▸ Data section:
--------------------

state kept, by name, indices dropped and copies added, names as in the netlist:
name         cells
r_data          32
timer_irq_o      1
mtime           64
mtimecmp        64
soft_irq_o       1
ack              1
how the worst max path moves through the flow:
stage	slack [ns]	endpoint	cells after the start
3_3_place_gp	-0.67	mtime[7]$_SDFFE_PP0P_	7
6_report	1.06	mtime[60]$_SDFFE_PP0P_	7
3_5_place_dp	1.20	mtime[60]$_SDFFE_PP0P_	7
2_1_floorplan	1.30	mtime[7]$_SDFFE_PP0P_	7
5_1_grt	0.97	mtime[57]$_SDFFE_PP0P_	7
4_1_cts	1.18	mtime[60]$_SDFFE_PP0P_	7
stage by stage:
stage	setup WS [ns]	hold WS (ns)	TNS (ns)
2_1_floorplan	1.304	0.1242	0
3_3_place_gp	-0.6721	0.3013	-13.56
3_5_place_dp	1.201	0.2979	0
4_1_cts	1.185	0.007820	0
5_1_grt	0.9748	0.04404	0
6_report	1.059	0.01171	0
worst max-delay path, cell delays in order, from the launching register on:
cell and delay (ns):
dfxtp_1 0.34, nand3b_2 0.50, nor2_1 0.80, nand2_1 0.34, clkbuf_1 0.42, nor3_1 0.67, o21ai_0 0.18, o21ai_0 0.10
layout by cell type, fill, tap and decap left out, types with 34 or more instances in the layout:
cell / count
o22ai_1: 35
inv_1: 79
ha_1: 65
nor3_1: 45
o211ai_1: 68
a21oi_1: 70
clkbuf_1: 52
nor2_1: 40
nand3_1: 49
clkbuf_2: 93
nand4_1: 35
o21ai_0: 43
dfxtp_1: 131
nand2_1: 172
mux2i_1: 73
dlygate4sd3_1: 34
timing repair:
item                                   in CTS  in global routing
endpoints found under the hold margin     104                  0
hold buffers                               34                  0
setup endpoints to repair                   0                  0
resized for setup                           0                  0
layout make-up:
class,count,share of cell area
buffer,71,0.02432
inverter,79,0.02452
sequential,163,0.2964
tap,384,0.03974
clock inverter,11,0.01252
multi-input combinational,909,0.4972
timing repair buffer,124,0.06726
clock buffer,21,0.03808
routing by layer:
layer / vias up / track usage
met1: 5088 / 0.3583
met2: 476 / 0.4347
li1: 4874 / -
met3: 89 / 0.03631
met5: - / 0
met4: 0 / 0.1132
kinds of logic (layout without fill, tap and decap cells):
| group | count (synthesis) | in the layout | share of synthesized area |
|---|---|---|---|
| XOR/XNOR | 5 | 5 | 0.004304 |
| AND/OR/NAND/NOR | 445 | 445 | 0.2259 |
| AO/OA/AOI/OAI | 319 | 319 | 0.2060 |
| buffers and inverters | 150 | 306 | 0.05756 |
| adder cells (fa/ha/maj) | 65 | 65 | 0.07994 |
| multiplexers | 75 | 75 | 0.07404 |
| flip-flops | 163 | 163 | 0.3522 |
$ cat config.mk
export PLATFORM = sky130hd
export DESIGN_NAME = dbus_interconnect
export DESIGN_NICKNAME = d
export VERILOG_FILES = /design/src/dbus_pkg.sv /design/src/dbus_interconnect.sv
export VERILOG_INCLUDE_DIRS = /design/src /design/src/src
export SDC_FILE = /design/constraint.sdc
export NUM_CORES = 1
export LEC_CHECK = 0
export ABC_AREA = 0
export BUFFER_PORTS_ARGS = -buffer_cell sky130_fd_sc_hd__buf_2
export CAP_MARGIN = 20
export CORE_AREA = 3 3 104 106
export DETAILED_ROUTE_END_ITERATION = 12
export DIE_AREA = 0 0 107 109
export GPL_ROUTABILITY_DRIVEN = 0
export MAX_ROUTING_LAYER = met4
export PLACE_DENSITY = 0.7
export SYNTH_ARGS = -nofsm -noshare
export SYNTH_HDL_FRONTEND = slang
export SYNTH_SLANG_ARGS = --single-unit
$ cat constraint.sdc
create_clock -name vclk -period 1.53
set_clock_uncertainty 0.2 [all_clocks]
set_input_delay 0 -clock vclk [all_inputs]
set_output_delay 0 -clock vclk [all_outputs]
set_load 0.03 [all_outputs]
$ cat src/dbus_config.svh
`ifndef DBUS_CONFIG_SVH
`define DBUS_CONFIG_SVH

// Data bus address width
`define DBUS_ADDR_WIDTH    32

// Device select field in the top nibble
`define DEV_SEL_ADDR_HIGH  31
`define DEV_SEL_ADDR_LOW   28

// Device field values for each slave
`define DMEM_ADDR_MATCH    4'h8
`define UART_ADDR_MATCH    4'h9
`define CLINT_ADDR_MATCH   4'h2

// Data memory size in 32-bit words
`define DMEM_DEPTH         256

// UART baud divisor after reset, in clock cycles per bit
`define UART_DIV_RESET     16'd16

`endif // DBUS_CONFIG_SVH

$ cat src/dbus_pkg.sv
`include "dbus_config.svh"

package dbus_pkg;

   // Store width requested by the LSU
   typedef enum logic [1:0] {
      ST_OPS_NONE = 2'b00,
      ST_OPS_SB   = 2'b01,
      ST_OPS_SH   = 2'b10,
      ST_OPS_SW   = 2'b11
   } type_st_ops_e;

   // LSU request, store data still right aligned
   typedef struct packed {
      logic [`DBUS_ADDR_WIDTH-1:0] addr;
      logic [31:0]                 w_data;
      type_st_ops_e                st_ops;
      logic                        ld_req;
      logic                        st_req;
   } type_lsu2dbus_s;

   // Request as seen by every slave
   typedef struct packed {
      logic [`DBUS_ADDR_WIDTH-1:0] addr;
      logic [31:0]                 w_data;   // Lane placed
      logic [3:0]                  sel_byte;
      logic                        w_en;
   } type_dbus2peri_s;

   typedef struct packed {
      logic [31:0] r_data;
      logic        ack;
   } type_peri2dbus_s;

   // Core side response, same layout as the slave response
   typedef struct packed {
      logic [31:0] r_data;
      logic        ack;
   } type_dbus2lsu_s;

endpackage : dbus_pkg

$ cat src/dbus_interconnect.sv
`include "dbus_config.svh"

module dbus_interconnect import dbus_pkg::*; (
   input  logic            clk,
   input  logic            reset_i,
   input  type_lsu2dbus_s  lsu2dbus_i,
   output type_dbus2lsu_s  dbus2lsu_o,     // Response to the LSU
   input  type_peri2dbus_s dmem2dbus_i,
   input  type_peri2dbus_s uart2dbus_i,
   input  type_peri2dbus_s clint2dbus_i,
   output logic            dmem_sel_o,
   output logic            uart_sel_o,
   output logic            clint_sel_o,
   output type_dbus2peri_s dbus2peri_o     // Shared request to all slaves
);

   logic [`DBUS_ADDR_WIDTH-1:0] bus_addr;
   logic [3:0]                  dev_field;
   logic                        bus_req;
   logic                        dmem_sel;
   logic                        uart_sel;
   logic                        clint_sel;
   logic [31:0]                 lane_data;
   logic [3:0]                  lane_mask;

   assign bus_addr  = lsu2dbus_i.addr;
   assign dev_field = bus_addr[`DEV_SEL_ADDR_HIGH:`DEV_SEL_ADDR_LOW];
   assign bus_req   = lsu2dbus_i.ld_req | lsu2dbus_i.st_req;

   // Store data moved to the lanes picked by the low address bits
   always_comb begin
      lane_data = '0;
      lane_mask = 4'b0000;
      case (lsu2dbus_i.st_ops)
         ST_OPS_SB: begin
            lane_data[8*bus_addr[1:0] +: 8] = lsu2dbus_i.w_data[7:0];
            lane_mask[bus_addr[1:0]]        = 1'b1;
         end
         ST_OPS_SH: begin
            if (bus_addr[1]) begin
               lane_data[31:16] = lsu2dbus_i.w_data[15:0];
               lane_mask        = 4'b1100;
            end else begin
               lane_data[15:0] = lsu2dbus_i.w_data[15:0];
               lane_mask       = 4'b0011;
            end
         end
         ST_OPS_SW: begin
            lane_data = lsu2dbus_i.w_data;
            lane_mask = 4'b1111;
         end
         default: begin   // Loads carry no mask
            lane_data = '0;
            lane_mask = 4'b0000;
         end
      endcase
   end

   // Device decode, dmem first then clint then uart
   always_comb begin
      dmem_sel  = 1'b0;
      clint_sel = 1'b0;
      uart_sel  = 1'b0;
      if (bus_req) begin
         if (dev_field == `DMEM_ADDR_MATCH) begin
            dmem_sel = 1'b1;
         end else if (dev_field == `CLINT_ADDR_MATCH) begin
            clint_sel = 1'b1;
         end else if (dev_field == `UART_ADDR_MATCH) begin
            uart_sel = 1'b1;
         end
      end
   end

   assign dbus2peri_o.addr     = bus_addr;
   assign dbus2peri_o.w_data   = lane_data;
   assign dbus2peri_o.sel_byte = lane_mask;
   assign dbus2peri_o.w_en     = lsu2dbus_i.st_req;

   assign dmem_sel_o  = dmem_sel;
   assign uart_sel_o  = uart_sel;
   assign clint_sel_o = clint_sel;

   // Unmapped or idle returns all zeros, so no ack
   always_comb begin
      if (dmem_sel) begin
         dbus2lsu_o = type_dbus2lsu_s'(dmem2dbus_i);
      end else if (clint_sel) begin
         dbus2lsu_o = type_dbus2lsu_s'(clint2dbus_i);
      end else if (uart_sel) begin
         dbus2lsu_o = type_dbus2lsu_s'(uart2dbus_i);
      end else begin
         dbus2lsu_o = '0;
      end
   end

endmodule : dbus_interconnect

==> impl_metrics.tcl, run 1 <==
set metrics [dict create \
    rsz0062_at_grt "true" \
    p_leak_nw 1.93 \
    dp.cells 627 \
    portBuffers 220 \
    hold_path_startpoint "lsu2dbus_i[66]" \
    num-fill-cells 1015 \
    viasPerCell 4.94 \
    multi_input_area_um2 1720 \
    path_max_fanout 3 \
    slew_headroom 0.685 \
    nets 700 \
    ir_drop_mv 0.201 \
    grt_pass1_vias 2984 \
    top_layer_used "met4" \
    path_common_cell "buf_4" \
    cap_viol_max_count 0 \
    tightest_slew_ns 0.473 \
    route.met2.wl_um 5960 \
    critPathLaunch "lsu2dbus_i[37]" \
    arrival_ns 1.36 \
    fin_util 0.383 \
    rows 36 \
    fp.dieArea_um2 11700 \
    vias 3247 \
    overflow 0 \
    nClkBuffers 0 \
    dpl_cell_area_um2 3250 \
    synth_cell_type_count 32 \
    wl_met3_um 882 \
    hold_viol_final 0 \
    layout_min_cycle_time_ns 1.56 \
    max_freq_mhz 642 \
    initial_core_util 0.213 \
    flops_and_latches 0 \
    seq_area_frac_synth 0 \
    end_kind "output port" \
    status "complete, but fails checks" \
    total_power_w 0.00119 \
    grt_pass1_wl_um 15600 \
    syn-mean-instance-area_um2 6.75 \
    hold_path_depth 2 \
    dp_hpwl_um 8620 \
    syn_inst 311 \
    coreArea_um2 9860 \
    syn-num-nets 487 \
    die-height_um 109 \
    drt_iter0_markers 294 \
    critPathSlowestCell "or2_4" \
    seq_area_um2 0 \
    grt_max_degree 69 \
    layout.cells.non_filler 657 \
    maxSlewViolCount 0 \
    max_stage_delay_ns 0.26 \
    drive_above_1_share 0.542 \
    drt_wl_total_um 11400 \
    yosys_warnings 0 \
    criticalPathCategory "in2out" \
    drtPass1Iterations 4 \
    antenna_found_initial 0 \
    io_pins 274 \
    design_area_um2 3780 \
    area_growth_pct 79.8 \
    start_kind "input port" \
    syn-cell-area_um2 2100 \
    setup_viol_count_final 3 \
    drc 0 \
    period_share 1.02 \
    violations "negative setup slack" \
    met1Wirelength_um 4450 \
    wl_per_cell_um 17.4 \
    die_w_um 107 \
    gr-usage-all-layers 0.169 \
    path_cells "buf_8, inv_6, ha_4, or2_4, buf_4, nor3_4, buf_4, a22o_2, buf_2" \
    cp.required_ns 1.33 \
    ant_nets 0 \
    hold_class "in2out" \
    setup_slack_ns -0.0274 \
    power_density_nw_per_um2 315 \
]
-- power breakdown --
group	switching (W)	internal [W]	leakage, nW
clock	0	0.000000000175	0.0000127
sequential	0	0	0
combinational	0.000708	0.000482	1.93
-- layout make-up --
type	instances	share of cell area
inverters	37	0.0394
repair buffers	277	0.459
well taps	133	0.0441
multi-input cells	208	0.456
diodes	2	0.00132
-- path summary, 6_finish.rpt --
kind / to / slack (ns)
worst max-delay path: dbus2peri_o[15] / -0.03
worst min-delay path: dbus2peri_o[67] / 0.07
-- repair_timing --
action | in CTS | in global routing
setup buffers | 0 | 2
cloned | 0 | 0
hold buffers | 26 | 0
setup endpoints to repair | 29 | 39
gates resized for setup | 16 | 53
pin swaps | 3 | 5
endpoints found under the hold margin | 26 | 0
-- cell families (layout without fill, tap and decap cells) --
logic type,count (synthesis),in the layout,synth area share
AND/OR/NAND/NOR,93,93,0.277
other,0,2,0
buffers and inverters,103,314,0.262
AO/OA/AOI/OAI,108,108,0.419
adder cells (fa/ha/maj),7,7,0.0417
-- placed cells by master (no fill, tap or decap), drive strengths merged, types with 2 or more instances in the layout --
master and count:
buf 250, inv 36, nand3b 34, nor3 34, o22a 33, a211oi 33, dlygate4sd3 26, a22o 18
and2 8, ha 7, a22oi 6, a21o 6, o2bb2ai 6, nand2 5, nor2 3, diode 2
o21bai 2, o21ai 2
-- worst max-delay path: cells and delay by family --
kind / cells / cell delay (ns)
buffers and inverters: 5 / 0.64
AND/OR/NAND/NOR: 2 / 0.44
adder cells (fa/ha/maj): 1 / 0.15
AO/OA/AOI/OAI: 1 / 0.13
-- cell usage after synthesis --
| master | n | area, um^2 |
|---|---|---|
| nand3b_1 | 34 | 255 |
| a22oi_1 | 6 | 45.0 |
| nand2b_4 | 1 | 13.8 |
| buf_1 | 2 | 7.51 |
| a211oi_1 | 33 | 248 |
| inv_1 | 36 | 135 |
| nor2b_1 | 1 | 6.26 |
| clkbuf_1 | 24 | 90.1 |
| or3_1 | 1 | 6.26 |
| nor4_2 | 1 | 12.5 |
| o211a_1 | 1 | 10.0 |
| o2bb2ai_1 | 6 | 52.6 |
| nand3_1 | 1 | 5.00 |
| ha_1 | 7 | 87.6 |
| or2_2 | 1 | 6.26 |
| o32ai_1 | 1 | 8.76 |
| a22o_1 | 18 | 158 |
| nor4b_1 | 1 | 8.76 |
| a21o_1 | 6 | 45.0 |
| clkinv_1 | 1 | 3.75 |
| nor3_1 | 34 | 170 |
| o21ai_0 | 2 | 10.0 |
| buf_6 | 5 | 56.3 |
| buf_4 | 33 | 248 |
| nand4b_1 | 1 | 8.76 |
| nand2_1 | 5 | 18.8 |
| o22a_1 | 33 | 289 |
| o21bai_1 | 2 | 15.0 |
| and2_1 | 8 | 50.1 |
| and3b_1 | 1 | 8.76 |
| buf_2 | 2 | 10.0 |
| nor2_1 | 3 | 11.3 |
-- metal layers --
layer / vias up / track usage
met3: 14 / 0.0136
li1: 1552 / -
met2: 205 / 0.311
met5: - / -
met1: 1476 / 0.210
met4: 0 / 0.0155
-- through the flow --
step	hold slack, ns	setup WS (ns)	setup TNS [ns]
2_1_floorplan	-0.0683	-0.0574	-0.521
6_report	0.0727	-0.0274	-0.0544
4_1_cts	0.0727	0.0102	0
3_3_place_gp	-0.200	-0.108	-1.99
5_1_grt	0.0811	-0.0765	-0.816
3_5_place_dp	-0.200	-0.147	-2.41
(Power assumes the default switching activity.)
==> run 2, diff against run 1 <==
--- a/config.mk
+++ b/config.mk
@@ -13,7 +13,6 @@
 export DETAILED_ROUTE_END_ITERATION = 12
 export DIE_AREA = 0 0 107 109
 export GPL_ROUTABILITY_DRIVEN = 0
-export MAX_ROUTING_LAYER = met4
 export PLACE_DENSITY = 0.7
 export SYNTH_ARGS = -nofsm -noshare
 export SYNTH_HDL_FRONTEND = slang
==> impl_metrics.tcl, run 2 (synthesis gave the netlist of run 1 again) <==
set metrics [dict create \
    maxSlewViolCount 0 \
    grt_pass1_vias 2978 \
    portBuffers 220 \
    period_share 1.01 \
    coreArea_um2 9860 \
    flops_and_latches 0 \
    grt_pass1_wl_um 15700 \
    layout_min_cycle_time_ns 1.54 \
    wl_per_cell_um 17.5 \
    grt_max_degree 69 \
    io_pins 274 \
    arrival_ns 1.34 \
    seq_area_um2 0 \
    criticalPathCategory "in2out" \
    rows 36 \
    hold_viol_final 0 \
    route.met2.wl_um 5950 \
    end_kind "output port" \
    drtPass1Iterations 4 \
    met1Wirelength_um 4420 \
    ant_nets 0 \
    gr-usage-all-layers 0.165 \
    layout_commonest_cell "buf_2" \
    vias 3235 \
    num-fill-cells 1015 \
    nets 700 \
    drive_above_1_share 0.542 \
    drt_wl_total_um 11500 \
    critPathLaunch "lsu2dbus_i[37]" \
    drt_iter0_markers 242 \
    area_growth_pct 79.8 \
    status "complete, but fails checks" \
    nClkBuffers 0 \
    start_kind "input port" \
    layout_common_cells "buf_2, inv_1, nand3b_1" \
    initial_core_util 0.213 \
    cap_viol_max_count 0 \
    tightest_slew_ns 0.468 \
    slew_headroom 0.688 \
    top_layer_used "met4" \
    antenna_found_initial 0 \
    max_freq_mhz 647 \
    rsz0062_at_grt "true" \
    drc 0 \
    setup_viol_count_final 3 \
    fp.dieArea_um2 11700 \
    wl_met3_um 957 \
    power_density_nw_per_um2 315 \
    dp_hpwl_um 8620 \
    total_power_w 0.00119 \
    multi_input_area_um2 1720 \
    die_w_um 107 \
    path_max_fanout 3 \
    setup_slack_ns -0.0148 \
    cp-endpoint "dbus2peri_o[15]" \
    violations "negative setup slack" \
    overflow 0 \
    cp.required_ns 1.33 \
    layout.cells.non_filler 657 \
    dp.cells 627 \
    p_leak_nw 1.93 \
    hold_class "in2out" \
    viasPerCell 4.92 \
    die-height_um 109 \
    ir_drop_mv 0.202 \
]
[run 2: cell counts in the layout (fill, tap and decap cells not counted)]
No cell type changed its count.
[run 2: routing by layer]
metal / GRT usage / vias up
met5: 0 / -
met4: 0.0155 / 0
met3: 0.0195 / 12
met2: 0.311 / 192
met1: 0.208 / 1481
li1: - / 1550
[run 2: worst max-delay path: stages]
cell and delay (ns):
buf_8 0.08, inv_6 0.04, ha_4 0.15, or2_4 0.26, buf_4 0.16, nor3_4 0.18, buf_4 0.16, a22o_2 0.13
buf_2 0.18
[run 2: how the worst min path moves through the flow]
stage / startpoint / to / slack, ns / cells past startpoint
final: lsu2dbus_i[66] / dbus2peri_o[67] / 0.07 / 2
after global routing: lsu2dbus_i[66] / dbus2peri_o[67] / 0.08 / 2
after floorplan: lsu2dbus_i[0] / dbus2peri_o[0] / -0.07 / 1
after CTS: lsu2dbus_i[66] / dbus2peri_o[67] / 0.07 / 2
after detailed placement: lsu2dbus_i[60] / dbus2peri_o[61] / -0.20 / 0
after global placement: lsu2dbus_i[60] / dbus2peri_o[61] / -0.20 / 0
[run 2: timing repair]
item	CTS	global route
pin swaps	3	5
resized for setup	16	53
setup buffers	0	2
cloned	0	0
hold buffers	26	0
setup endpoints to repair	29	39
hold endpoints to repair	26	0
[run 2: area by class of cell]
class                           instances  area share
Timing Repair Buffer                  277       0.459
Multi-Input combinational cell        208       0.456
Antenna cell                            2     0.00132
Inverter                               37      0.0394
Tap cell                              133      0.0441
[run 2: power by group]
group / internal, W / switching (W)
clock: 0.000000000175 / 0
combinational: 0.000482 / 0.000709
sequential: 0 / 0
[run 2: stage by stage]
stage,hold slack (ns),cell area (um^2),TNS (ns),utilization,worst slack [ns]
4_1_cts,0.0727,3560,0,0.361,0.0102
5_1_grt,0.0811,3770,-0.710,0.382,-0.0723
6_report,0.0727,3780,-0.0254,0.383,-0.0148
2_1_floorplan,-0.0683,2140,-0.521,-,-0.0574
3_3_place_gp,-0.200,3250,-1.99,0.329,-0.108
3_5_place_dp,-0.200,3250,-2.41,0.329,-0.147
<file path="config.mk">
export PLATFORM = sky130hd
export DESIGN_NAME = uart_regs
export DESIGN_NICKNAME = d
export VERILOG_FILES = /design/src/dbus_pkg.sv /design/src/periph_pkg.sv /design/src/uart_regs.sv
export VERILOG_INCLUDE_DIRS = /design/src /design/src/src
export SDC_FILE = /design/constraint.sdc
export NUM_CORES = 1
export LEC_CHECK = 0
export BUFFER_PORTS_ARGS = -buffer_cell sky130_fd_sc_hd__buf_4
export CAP_MARGIN = 40
export CORE_MARGIN = 2
export CORE_UTILIZATION = 40
export DETAILED_ROUTE_END_ITERATION = 10
export MAX_ROUTING_LAYER = met4
export PLACE_DENSITY = 0.79
export SLEW_MARGIN = 10
export SYNTH_ARGS = -nofsm -noshare
export SYNTH_HDL_FRONTEND = slang
export SYNTH_SLANG_ARGS = --single-unit
export TNS_END_PERCENT = 100
</file>
<file path="constraint.sdc">
create_clock -name clk -period 2.6 [get_ports clk]
set_input_delay 0.52 -clock clk [delete_from_list [all_inputs] [get_ports clk]]
set_output_delay 0.52 -clock clk [all_outputs]
set_load 0.005 [all_outputs]
</file>
<file path="src/dbus_config.svh">
`ifndef DBUS_CONFIG_SVH
`define DBUS_CONFIG_SVH

// Data bus address width
`define DBUS_ADDR_WIDTH    32

// Device select field in the top nibble
`define DEV_SEL_ADDR_HIGH  31
`define DEV_SEL_ADDR_LOW   28

// Device field values for each slave
`define DMEM_ADDR_MATCH    4'h8
`define UART_ADDR_MATCH    4'h9
`define CLINT_ADDR_MATCH   4'h2

// Data memory size in 32-bit words
`define DMEM_DEPTH         256

// UART baud divisor after reset, in clock cycles per bit
`define UART_DIV_RESET     16'd16

`endif // DBUS_CONFIG_SVH

</file>
<file path="src/dbus_pkg.sv">
`include "dbus_config.svh"

package dbus_pkg;

   // Store width requested by the LSU
   typedef enum logic [1:0] {
      ST_OPS_NONE = 2'b00,
      ST_OPS_SB   = 2'b01,
      ST_OPS_SH   = 2'b10,
      ST_OPS_SW   = 2'b11
   } type_st_ops_e;

   // LSU request, store data still right aligned
   typedef struct packed {
      logic [`DBUS_ADDR_WIDTH-1:0] addr;
      logic [31:0]                 w_data;
      type_st_ops_e                st_ops;
      logic                        ld_req;
      logic                        st_req;
   } type_lsu2dbus_s;

   // Request as seen by every slave
   typedef struct packed {
      logic [`DBUS_ADDR_WIDTH-1:0] addr;
      logic [31:0]                 w_data;   // Lane placed
      logic [3:0]                  sel_byte;
      logic                        w_en;
   } type_dbus2peri_s;

   typedef struct packed {
      logic [31:0] r_data;
      logic        ack;
   } type_peri2dbus_s;

   // Core side response, same layout as the slave response
   typedef struct packed {
      logic [31:0] r_data;
      logic        ack;
   } type_dbus2lsu_s;

endpackage : dbus_pkg

</file>
<file path="src/periph_pkg.sv">
package periph_pkg;

   // UART register offsets, low address nibble
   typedef enum logic [3:0] {
      TXDATA  = 4'h0,
      STATUS  = 4'h4,
      DIVISOR = 4'h8
   } type_uart_reg_e;

   // CLINT register offsets, low 16 address bits
   typedef enum logic [15:0] {
      MSIP        = 16'h0000,
      MTIMECMP_LO = 16'h4000,
      MTIMECMP_HI = 16'h4004,
      MTIME_LO    = 16'hBFF8,
      MTIME_HI    = 16'hBFFC
   } type_clint_reg_e;

   // 8N1 transmitter states
   typedef enum logic [1:0] {
      IDLE  = 2'b00,
      START = 2'b01,
      DATA  = 2'b10,
      STOP  = 2'b11
   } type_uart_tx_state_e;

endpackage : periph_pkg

</file>
<file path="src/uart_regs.sv">
`include "dbus_config.svh"

module uart_regs import dbus_pkg::*, periph_pkg::*; (
   input  logic            clk,
   input  logic            reset_i,
   input  logic            sel_i,
   input  type_dbus2peri_s dbus2peri_i,
   output type_peri2dbus_s uart2dbus_o,
   input  logic            busy_i,
   output logic            tx_start_o,
   output logic [7:0]      tx_data_o,
   output logic [15:0]     divisor_o
);

   type_uart_reg_e reg_sel;
   logic           access;
   logic           wr;
   logic           ack;
   logic [31:0]    r_data;

   assign reg_sel = type_uart_reg_e'(dbus2peri_i.addr[3:0]);
   assign access  = sel_i & ~ack;
   assign wr      = access & dbus2peri_i.w_en;

   always_ff @(posedge clk) begin
      if (reset_i) begin
         ack        <= 1'b0;
         tx_start_o <= 1'b0;
         divisor_o  <= `UART_DIV_RESET;
      end else begin
         ack        <= access;
         tx_start_o <= wr & (reg_sel == TXDATA) & ~busy_i;   // Dropped while busy
         if (wr && reg_sel == DIVISOR) begin
            if (dbus2peri_i.sel_byte[0]) divisor_o[7:0]  <= dbus2peri_i.w_data[7:0];
            if (dbus2peri_i.sel_byte[1]) divisor_o[15:8] <= dbus2peri_i.w_data[15:8];
         end
      end
   end

   // Byte handed to the transmitter
   always_ff @(posedge clk) begin
      if (wr && reg_sel == TXDATA && !busy_i) tx_data_o <= dbus2peri_i.w_data[7:0];
   end

   always_ff @(posedge clk) begin
      if (access) begin
         case (reg_sel)
            TXDATA:  r_data <= {24'b0, tx_data_o};
            STATUS:  r_data <= {31'b0, busy_i};
            DIVISOR: r_data <= {16'b0, divisor_o};
            default: r_data <= '0;
         endcase
      end
   end

   assign uart2dbus_o.r_data = r_data;
   assign uart2dbus_o.ack    = ack;

endmodule : uart_regs

</file>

--------------------

▸ Work to complete: Retype word for word everything in the listing above from the line that holds "buffer,71,0.02432" down to the line that holds "306 | 0.05756 |". Keep both end lines and leave out the rest.

▸ Final answer:
buffer,71,0.02432
inverter,79,0.02452
sequential,163,0.2964
tap,384,0.03974
clock inverter,11,0.01252
multi-input combinational,909,0.4972
timing repair buffer,124,0.06726
clock buffer,21,0.03808
routing by layer:
layer / vias up / track usage
met1: 5088 / 0.3583
met2: 476 / 0.4347
li1: 4874 / -
met3: 89 / 0.03631
met5: - / 0
met4: 0 / 0.1132
kinds of logic (layout without fill, tap and decap cells):
| group | count (synthesis) | in the layout | share of synthesized area |
|---|---|---|---|
| XOR/XNOR | 5 | 5 | 0.004304 |
| AND/OR/NAND/NOR | 445 | 445 | 0.2259 |
| AO/OA/AOI/OAI | 319 | 319 | 0.2060 |
| buffers and inverters | 150 | 306 | 0.05756 |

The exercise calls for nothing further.